神戸空港の新ターミナル、旅客機能を1階に集約 竹中工務店など建設

20230511新ターミナル

【神戸経済ニュース】神戸市は10日、2025年に開業を予定する神戸空港の新ターミナルビルを建設する事業者が竹中工務店・神戸支店を代表とする4社で構成するグループに決まったと発表した。「海に浮かび、森を感じる」をテーマに設計する(イメージ図=神戸市提供)。鉄骨2階建てとするが、旅客機能は1階に集約。航空機に乗り降りするための階層の移動を最小限に抑えて、効率的な人の移動をめざす。落札価格は89億9800万円。

 屋上には展望デッキを開設し、神戸港の海を感じながら、明石海峡大橋、神戸の街並み、六甲山を広く見渡せるようにする。外観には旧居留地の建物に多く残る、陰影のあるデザインの特徴を取り入れる。そのうえで玄関部の外壁にはガラスを多用し、新ターミナルとともに整備する緑地が一体的な景色を形成し、多くの人が空間を楽しめるようにする考えだ。

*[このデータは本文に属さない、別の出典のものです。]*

**flow/run.sh**
```bash
#!/bin/bash
# OpenROAD 26Q1-2900-gdf79404cd8, Yosys 0.63+post, stock flow scripts
make -C /OpenROAD-flow-scripts/flow DESIGN_CONFIG=/design/flow/config.mk WORK_HOME=/design/flow/orfs finish
```
**flow/config.mk**
```make
export PLATFORM = sky130hd
export DESIGN_NAME = Rsa256Core
export DESIGN_NICKNAME = Rsa256Core
export VERILOG_FILES = /design/flow/design.v
export SDC_FILE = /design/flow/constraint.sdc
export NUM_CORES = 4
export LEC_CHECK = 1
export CORE_UTILIZATION = 40
```
**flow/constraint.sdc**
```tcl
current_design Rsa256Core

set clk_period 190.8
set clk_io_pct 0.2

create_clock -name clk0 -period $clk_period [get_ports {i_clk}]

set non_clock_inputs [all_inputs -no_clocks]
set_input_delay [expr $clk_period * $clk_io_pct] -clock clk0 $non_clock_inputs
set_output_delay [expr $clk_period * $clk_io_pct] -clock clk0 [all_outputs]
```
**flow/design.v**
```verilog
module Rsa256Core(
	input i_clk,
	input i_rst,
	input         src_val,              
	output logic  src_rdy,              
	input [255:0] i_a,
	input [255:0] i_e,
	input [255:0] i_n,
	output logic         result_val,    
	input                result_rdy,    
	output logic [255:0] o_a_pow_e      
    );
	logic [255:0] a_cur, a_nxt, e_cur, e_nxt, n_cur, n_nxt;
	logic         src_val_cur, src_val_nxt, result_rdy_cur, result_rdy_nxt;
	logic         src_rdy_cur, src_rdy_nxt, result_val_cur, result_val_nxt;
	logic [255:0] ans_cur, ans_nxt;
	logic         mp_start, mp_finish;
	logic [255:0] mp_result;
	logic         mont_start_c, mont_start_s;
	logic [255:0] mont_a_c, mont_a_s,  mont_b_c;
	logic         mont_finish_c, mont_finish_s;
	logic [255:0] mont_result_c, mont_result_s;
	enum  {IDLE, MP, MONT, CHECK} state_cur, state_nxt;
	logic [  7:0] counter_cur, counter_nxt;
	logic [  1:0] status_cur, status_nxt;  
	ModuloProduct i_mp(
	    .i_clk(i_clk),
	    .i_rst(i_rst),
	    .i_start(mp_start),
	    .i_n({1'b0,n_cur}),         
	    .i_a({1'b1,{256{1'b0}}}),
	    .i_b({1'b0,a_cur}),         
	    .o_result(mp_result),
	    .o_finish(mp_finish)
	);
	Montgometry i_mg_cross(
		.i_clk(i_clk),
	    .i_rst(i_rst),
	    .i_start(mont_start_c),
	    .i_n(n_cur),
	    .i_a(mont_a_c),
	    .i_b(mont_b_c),
	    .o_result(mont_result_c),
	    .o_finish(mont_finish_c)
	);
	Montgometry i_mg_self(
		.i_clk(i_clk),
	    .i_rst(i_rst),
	    .i_start(mont_start_s),
	    .i_n(n_cur),
	    .i_a(mont_a_s),
	    .i_b(mont_a_s),
	    .o_result(mont_result_s),
	    .o_finish(mont_finish_s)
	);
	assign o_a_pow_e = ans_cur;
	assign src_rdy = src_rdy_cur;
	assign result_val = result_val_cur;
	always_comb begin
		a_nxt = a_cur;
		e_nxt = e_cur;
		n_nxt = n_cur;
		src_val_nxt = src_val;
		result_rdy_nxt = result_rdy;
		src_rdy_nxt = 0;
		result_val_nxt = 0;
		ans_nxt = ans_cur;
		state_nxt = state_cur;
		counter_nxt = counter_cur;
		status_nxt = status_cur;
		mp_start = 0;
		mont_start_s = 0;
		mont_start_c = 0;
		mont_a_s = 0;
		mont_a_c = 0;
		mont_b_c = 0;
		case(state_cur)
			IDLE: begin
				if(src_val_cur == 1)begin
					state_nxt = MP;
					a_nxt = i_a;
					e_nxt = i_e;
					n_nxt = i_n;
					src_rdy_nxt = 1;
					mp_start = 1;
				end
			end
			MP: begin
				if(mp_finish == 1) begin
					state_nxt = MONT;
					counter_nxt = 0;
					e_nxt = e_cur >> 1;
					if(e_cur[0] == 1)begin
						mont_start_c = 1;
						status_nxt = 2'b00;
					end
					else begin
						status_nxt = 2'b01;
					end
					mont_a_c = 1;
					mont_b_c = mp_result;
					mont_start_s = 1;
					mont_a_s = mp_result;
				end
			end
			MONT: begin
				if(mont_finish_c)begin
					status_nxt[0] = 1;
					ans_nxt = mont_result_c;
				end
				if(mont_finish_s)begin
					status_nxt[1] = 1;
				end
				if(status_cur == 2'b11)begin
					if(counter_cur == 255)begin
						result_val_nxt = 1;
						state_nxt = CHECK;
					end
					else begin
						e_nxt = e_cur >> 1;
						if(e_cur[0] == 1)begin
							mont_start_c = 1;
							status_nxt = 2'b00;
						end
						else begin
							status_nxt = 2'b01;
						end
						mont_a_c = mont_result_c;
						mont_b_c = mont_result_s;
						mont_start_s = 1;
						mont_a_s = mont_result_s;
						counter_nxt = counter_cur + 1;
					end
				end
			end
			CHECK: begin
				if(result_rdy_cur == 1)begin
					state_nxt = IDLE;
					result_val_nxt = 0;
				end
			end
		endcase
	end
	always_ff @(posedge i_clk or negedge i_rst) begin
        if (!i_rst) begin
			a_cur <= 0;
			e_cur <= 0;
			n_cur <= 0;
			src_val_cur <= 0;
			result_rdy_cur <= 0;
			src_rdy_cur <= 0;
			result_val_cur <= 0;
			ans_cur <= 0;
			state_cur <= IDLE;
			counter_cur <= 0;
			status_cur <= 0;
        end
		else begin
			a_cur <= a_nxt;
			e_cur <= e_nxt;
			n_cur <= n_nxt;
			src_val_cur <= src_val_nxt;
			result_rdy_cur <= result_rdy_nxt;
			src_rdy_cur <= src_rdy_nxt;
			result_val_cur <= result_val_nxt;
			ans_cur <= ans_nxt;
			state_cur <= state_nxt;
			counter_cur <= counter_nxt;
			status_cur <= status_nxt;
        end
    end
endmodule
module ModuloProduct(
	input         i_clk,
	input         i_rst,
	input         i_start,
	input [256:0] i_n,        
	input [256:0] i_a,
	input [256:0] i_b,        
	output logic [255:0] o_result,
	output logic         o_finish
);
	logic                   start_cur, start_nxt;         
	logic [256:0]           a_cur, a_nxt, n_cur, n_nxt;   
	logic                   finish_cur, finish_nxt;       
	logic [256:0]           m_cur, m_nxt;	              
	enum  {IDLE, RUN, DONE} state_cur, state_nxt;
	logic [  8:0]           counter_cur, counter_nxt;
	logic [256:0]           t_cur, t_nxt;
	assign o_result = m_cur[255:0];
	assign o_finish = finish_cur;
	always_comb begin
		finish_nxt  = finish_cur;
		state_nxt   = state_cur;
		counter_nxt = counter_cur;
		t_nxt       = t_cur;
		m_nxt       = m_cur;
		a_nxt       = a_cur;
		n_nxt       = n_cur;
		start_nxt   = start_cur;
		case(state_cur)
			IDLE: begin
				start_nxt = i_start;
				if(start_cur == 1) begin
					state_nxt = RUN;
					a_nxt = i_a;
					n_nxt = i_n;
					start_nxt = 0;
					m_nxt = 0;        
					t_nxt = i_b;      
					counter_nxt = 0;  
				end
			end
			RUN: begin
				a_nxt = a_cur >> 1;
				if(a_cur[0] == 1) begin
					if(m_cur + t_cur >= n_cur)begin
						m_nxt = m_cur + t_cur - n_cur;
					end
					else begin
						m_nxt = m_cur + t_cur;
					end
				end
				if((t_cur << 1) >= n_cur)begin
					t_nxt = (t_cur << 1) - n_cur;
				end
				else begin
					t_nxt = t_cur << 1;
				end
				if(counter_cur == 256)begin
					state_nxt = DONE;
					finish_nxt = 1;
				end
				else begin
					counter_nxt = counter_cur + 1;
				end
			end
			DONE: begin
				state_nxt = IDLE;
				finish_nxt = 0;
			end
		endcase
	end
	always_ff @(posedge i_clk or negedge i_rst) begin
        if (!i_rst) begin
			finish_cur  <= 0;
			m_cur       <= 0;
            state_cur   <= IDLE;
            counter_cur <= 0;
			t_cur       <= 0;
			a_cur       <= 0;
			n_cur       <= 0;
			start_cur   <= 0;
        end
        else begin
            finish_cur  <= finish_nxt;
            m_cur       <= m_nxt;
            state_cur   <= state_nxt;
            counter_cur <= counter_nxt;
            t_cur       <= t_nxt;
            a_cur       <= a_nxt;
            n_cur       <= n_nxt;
            start_cur   <= start_nxt;
        end
    end
endmodule
module Montgometry(
	input         i_clk,
	input         i_rst,
	input         i_start,
	input [255:0] i_n,
	input [255:0] i_a,
	input [255:0] i_b,
	output logic [255:0] o_result,
	output logic         o_finish
);
	logic [255:0]           a_cur, a_nxt, b_cur, b_nxt;   
	logic [255:0]           n_cur, n_nxt;                 
	logic                   finish_cur, finish_nxt;       
	logic [255:0]           m_cur, m_nxt;	              
	enum  {IDLE, RUN, DONE} state_cur, state_nxt;
	logic [  7:0]           counter_cur, counter_nxt;
	logic [255:0]           m_tmp, m_EvenOdd, m_half;
	assign o_finish = finish_cur;
	assign o_result = m_cur;
	assign m_tmp = a_cur[0] ? m_cur + b_cur : m_cur;
	assign m_EvenOdd = m_tmp[0] ? m_tmp + n_cur : m_tmp;
	assign m_half = m_EvenOdd >> 1;
	always_comb begin
		finish_nxt = finish_cur;
		m_nxt = m_cur;
		a_nxt = a_cur;
		b_nxt = b_cur;
		n_nxt = n_cur;
		state_nxt = state_cur;
		counter_nxt = counter_cur;
		case(state_cur)
			IDLE: begin
				if(i_start == 1) begin
					state_nxt = RUN;
					a_nxt = i_a;
					b_nxt = i_b;
					n_nxt = i_n;
					m_nxt = 0;        
					counter_nxt = 0;  
				end
			end
			RUN: begin
				m_nxt = m_half;
				a_nxt = a_cur >> 1;
				if(counter_cur == 255)begin
					if(m_half >= n_cur)begin
						m_nxt = m_half - n_cur;
					end
					state_nxt = DONE;
					finish_nxt = 1;
				end
				else begin
					counter_nxt = counter_cur + 1;
				end
			end
			DONE: begin
				state_nxt = IDLE;
				finish_nxt = 0;
			end
		endcase
	end
	always_ff @(posedge i_clk or negedge i_rst) begin
        if (!i_rst) begin
			finish_cur  <= 0;
			m_cur       <= 0;
			a_cur       <= 0;
			b_cur       <= 0;
			n_cur       <= 0;
            state_cur   <= IDLE;
            counter_cur <= 0;
        end
        else begin
            finish_cur  <= finish_nxt;
            m_cur       <= m_nxt;
            a_cur       <= a_nxt;
            b_cur       <= b_nxt;
            n_cur       <= n_nxt;
            state_cur   <= state_nxt;
            counter_cur <= counter_nxt;
        end
    end
endmodule
```
==> qor.log <==
INFO  pwr            power.density_cell_area=4.968nW/um^2
INFO  clock_tree     cts.repair.resized=0
INFO  grt            gr_met2_demand_resource=52.75%
INFO  yosys          synth_cell_type_count=119
INFO  pwr            netSwitchingPower=445.6uW
INFO  clock_tree     post_cts.repair.setup_buffers=0
INFO  worst_setup_path cell_breakdown_of_the_critical_path=buf_16, buf_12, buf_4, buf_4, buf_4, buf_4, buf_4, buf_4, buf_4, buf_4
INFO  placed_design  post-dp-hpwl=1597mm
INFO  yosys          edf_count=0
INFO  route          number_of_vias_in_the_routed_layout=358085
INFO  floorplanning  ioPinCount=1030
INFO  worst_hold_path worst_hold_startpoint=i_mp.a_cur[70]
INFO  yosys          synth_register_bits=4155
INFO  run_status     status=finished clean
INFO  grt            overflow=0
INFO  sta            tns=0ns
INFO  yosys          post_synthesis_cell_count_from_yosys=45212
INFO  worst_setup_path worstPathArrival=44.59ns
INFO  floorplanning  initCoreUtil=40.11%
INFO  floorplanning  core=856800squm
INFO  worst_setup_path critPathMaxStageDelay=0.71ns
INFO  worst_setup_path worst_setup_path_start_kind=input port
INFO  grt            grt_pass1_wl=2615mm
INFO  sta            final-setup-viol-count=0
INFO  cells_and_area synth_to_layout_area_growth=12.18%
INFO  route          dr.pass1.iters=7
INFO  clock_tree     cts_max_level=5
INFO  grt            globalRouteTotalUtil=44.11%
INFO  cells_and_area total_of_fill_cells_in_the_finished_design=84097
INFO  floorplanning  die_height=928.9um
INFO  grt            pin_count_of_the_biggest_net_entering_global_routing=199
INFO  yosys          post_synth_instance_area=343700squm
INFO  grt            grt_use_met1=61.82%
INFO  cells_and_area layout_cell_share_with_drive_strength_beyond_1=7.943%
INFO  clock_tree     clock_tree_sinks=4155
INFO  worst_setup_path critPathRequiredTime=191.91ns
INFO  sta            final_min_period_over_clock_period=22.79%
INFO  grt            globalRouteMet3Util=30.66%
INFO  placed_design  gpl.final_weighted_congestion=1.129
INFO  clock_tree     post_cts_hold_buffer_count=0
INFO  sta            transition_time_of_the_tightest_slew_check_pin=1.465ns
INFO  yosys          ys_seq_share=30.26%
INFO  clock_tree     cts.clk_slew.worst_paths=0.06ns
INFO  sta            relSlewSlack=1.295%
INFO  worst_setup_path crit_path_from=i_rst
INFO  pwr            worst_ir_drop_vdd=0.008533mV
INFO  sta            grt_setup_unrepaired=false
INFO  floorplanning  fp.dieW=928.9um
INFO  pwr            swShare=23.26%
INFO  route          postRouteAntennaNets=0
INFO  clock_tree     worstSkewPairLatency=1.22ns
INFO  grt            gr-max-usage-layer=met1
INFO  job            stage_log_warnings=116
INFO  clock_tree     tritoncts_clock_tree=done
INFO  pwr            power.combinational.fraction=1.9%
INFO  floorplanning  design.die.area=862900squm
INFO  yosys          postSynth.asyncResetShare=100.0%
INFO  pwr            power_report.internal_total=1.470mW
INFO  route          post_dr_vias_cell=6.244
INFO  cells_and_area final_cell_area=385500squm
INFO  sta            max_clk_rate=0.02300GHz
INFO  job            number_of_max_capacitance_violations_reported=0
INFO  yosys          yosys_warnings=3
INFO  yosys          synth-main-ff-cell=dfrtp_1
INFO  worst_setup_path timing.rr.start=i_mg_self.m_cur[0]
INFO  worst_setup_path max_fo_critical_path=98
INFO  clock_tree     clock_tree.buffer_depth=4
INFO  route          total_wire_length=1903mm
INFO  clock_tree     clock_tree.root_cell=clkbuf_16
INFO  route          drc=0
INFO  sta            drv_slew=0
INFO  worst_setup_path critical_path.most_common_cell=buf_4
INFO  placed_design  place_inst=56260
INFO  pwr            sequentialPowerShare=46.0%
INFO  yosys          synth.avg_cell_area=7.601squm
INFO  cells_and_area layoutNonFillerInstCount=57347
INFO  worst_setup_path critPathKind=in -> async
INFO  route          wire_per_inst=33.18um
INFO  placed_design  port_buffers=1029
INFO  sta            setup_clock_skew_after_layout=0.1920ns
INFO  clock_tree     tritoncts.num_buffers=481
INFO  worst_setup_path slowest_stage_cell_crit_path=buf_4
INFO  sta            min_period=43.48ns
INFO  pwr            power.clock.fraction=52.1%
INFO  sta            final_hold_viol_count=0
INFO  worst_hold_path timing.hold.worst.class=reg -> reg
INFO  grt            grt_pass1_vias=337949
INFO  grt            grt_antenna_before_repair=236
INFO  placed_design  cell_area_reported_after_detailed_placement=368100squm
INFO  yosys          synthesis.instances=45212
INFO  floorplanning  placementRows=340
INFO  worst_setup_path cp-end-kind=async pin
INFO  route          drtIter0Drc=39457
INFO  pwr            power.leakage=177.7nW
INFO  yosys          yosys_area=343700squm
[flip-flops by register name (all words and copies together), names as in the netlist, 256 cells and up]
name,count
i_mg_self.n_cur,256
ans_cur,256
i_mg_cross.n_cur,256
i_mp.n_cur,256
i_mg_self.b_cur,256
n_cur,256
i_mp.t_cur,257
i_mp.m_cur,257
i_mg_self.a_cur,256
i_mg_self.m_cur,256
a_cur,256
i_mg_cross.b_cur,256
i_mp.a_cur,257
i_mg_cross.a_cur,256
i_mg_cross.m_cur,256
e_cur,256
[cells in the final DEF (no fill, tap or decap), types with 102 or more instances in the layout]
| cell type | count |
|---|---|
| a211oi_1 | 128 |
| a21boi_0 | 207 |
| a21o_1 | 986 |
| a21oi_1 | 5349 |
| a221o_1 | 307 |
| a221oi_1 | 102 |
| a22o_1 | 309 |
| a22oi_1 | 431 |
| a31oi_1 | 565 |
| and3_1 | 350 |
| buf_4 | 1211 |
| clkbuf_16 | 482 |
| clkdlybuf4s50_1 | 1028 |
| dfrtp_1 | 4146 |
| diode_2 | 190 |
| ha_1 | 2302 |
| inv_1 | 1667 |
| mux2_2 | 1224 |
| mux2i_1 | 119 |
| nand2_1 | 7746 |
| nand2b_1 | 204 |
| nand3_1 | 356 |
| nand4_1 | 1281 |
| nor2_1 | 3606 |
| nor2b_1 | 169 |
| nor3_1 | 602 |
| nor4_1 | 227 |
| o211ai_1 | 126 |
| o21a_1 | 320 |
| o21ai_0 | 4596 |
| o21ai_1 | 217 |
| o21bai_1 | 850 |
| o22ai_1 | 125 |
| o31ai_1 | 216 |
| or2_2 | 135 |
| or3_1 | 148 |
| xnor2_1 | 1408 |
| xor2_1 | 855 |
[critical path, delay by kind of cell]
kind / cells / cell delay, ns
buf+inv: 10 / 5.66
[power groups by stage]
stage	logic, mW	clock network, mW	registers [mW]
5_1_grt	0.0414	1.04	0.881
4_1_cts	0.0380	1.01	0.881
6_report	0.0368	0.997	0.881
[metal layers]
metal	wire length, um	share of wire [%]
met5	5358	0.28
met4	81980	4.3
met3	346400	18
met2	676200	36
met1	792900	42
[final timing paths]
check	to	slack, ns	cells after the start
worst max-delay path	i_mp.a_cur[71]	147.33	10
worst min-delay path	i_mp.a_cur[69]	0.47	1
worst max register to register	i_mg_self.m_cur[0]	173.43	53
worst min register to register	i_mp.a_cur[69]	0.47	1
max in group clk0	o_a_pow_e[2]	150.54	1
min in group asynchronous	e_cur[91]	36.84	1
[final cells by class]
cell class                 count  area, sq um  area share [%]
antenna                      190        475.5          0.1233
clock inverter               239         3267          0.8474
multi-input combinational  36712       223600           58.00
tap                        11457        14340           3.718
timing repair buffer        2264        19890           5.159
clock buffer                 658        13670           3.547
inverter                    1672         6289           1.631
sequential                  4155       104000           26.98
[stage by stage]
step	hold WS [ns]	worst slack (ns)	utilization (%)	total power [mW]
CTS	0.4657	147.20	44.94	1.930
finish	0.4707	147.33	45.00	1.916
detailed placement	0.4663	146.06	42.97	0.9352
global route	0.4914	146.59	44.97	1.962
global placement	0.4611	146.13	42.97	0.9349
floorplan	0.4257	152.31	-	0.8989
[logic make-up (layout without fill, tap and decap cells)]
group | Yosys count | in the layout | synth area share [%]
xor+xnor | 2264 | 2264 | 5.774
buf+inv | 4345 | 4833 | 4.800
mux | 1346 | 1346 | 4.368
other cells | 0 | 190 | 0
flops | 4155 | 4155 | 30.26
simple gates | 15188 | 15188 | 19.16
fa+ha+maj | 2312 | 2312 | 8.437
compound gates | 15602 | 15602 | 27.20
[synth_stat cells, types with 986 or more instances]
cell	count	share of area, %
inv_1	1667	1.8
mux2_2	1224	4.0
a21o_1	986	2.2
dfrtp_1	4151	30
nand2_1	7755	8.5
clkbuf_1	2488	2.7
ha_1	2303	8.4
nand4_1	1281	2.3
a21oi_1	5352	7.8
o21ai_0	4597	6.7
nor2_1	3618	4.0
xnor2_1	1408	3.6
No activity file was given, so power comes from the tool's default toggle rates.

 新たなターミナルは駐機場に隣接せず、消防庁舎や管制塔など空港施設をはさんで建設する(2枚目の図=神戸市提供)。このためターミナルビルから航空機に直接乗り込めず、バスでの移動が必要になりそうだ。加えてポートライナーの神戸空港駅から新ターミナルビルまでは、約400メートルの距離がある。10日の定例記者会見で久元喜造市長は、駅とターミナルビルの間について「当面はバスの移動になるが、できるだけ早くLRT(次世代型路面電車)を敷設したい」と話していた。

20230511神戸空港の全景

 新ターミナルは関西3空港懇談会での合意を受けて、25年4月に開幕する国際博覧会(大阪・関西万博)に合わせた発着枠の増加と、国際チャーター便の発着開始に対応する目的で計画。新ターミナルには国際線の発着に必要な税関、検疫、出入国管理(CIQ)の機能も盛り込む。久元市長は「25年3月からの夏ダイヤに間に合うよう急ピッチで整備する」と意気込んだ。落札した企業グループは竹中工務店のほか、湊建設工業(神戸市長田区)、TC神鋼不動産建設(神戸市中央区)、梓設計グループ(東京都大田区)。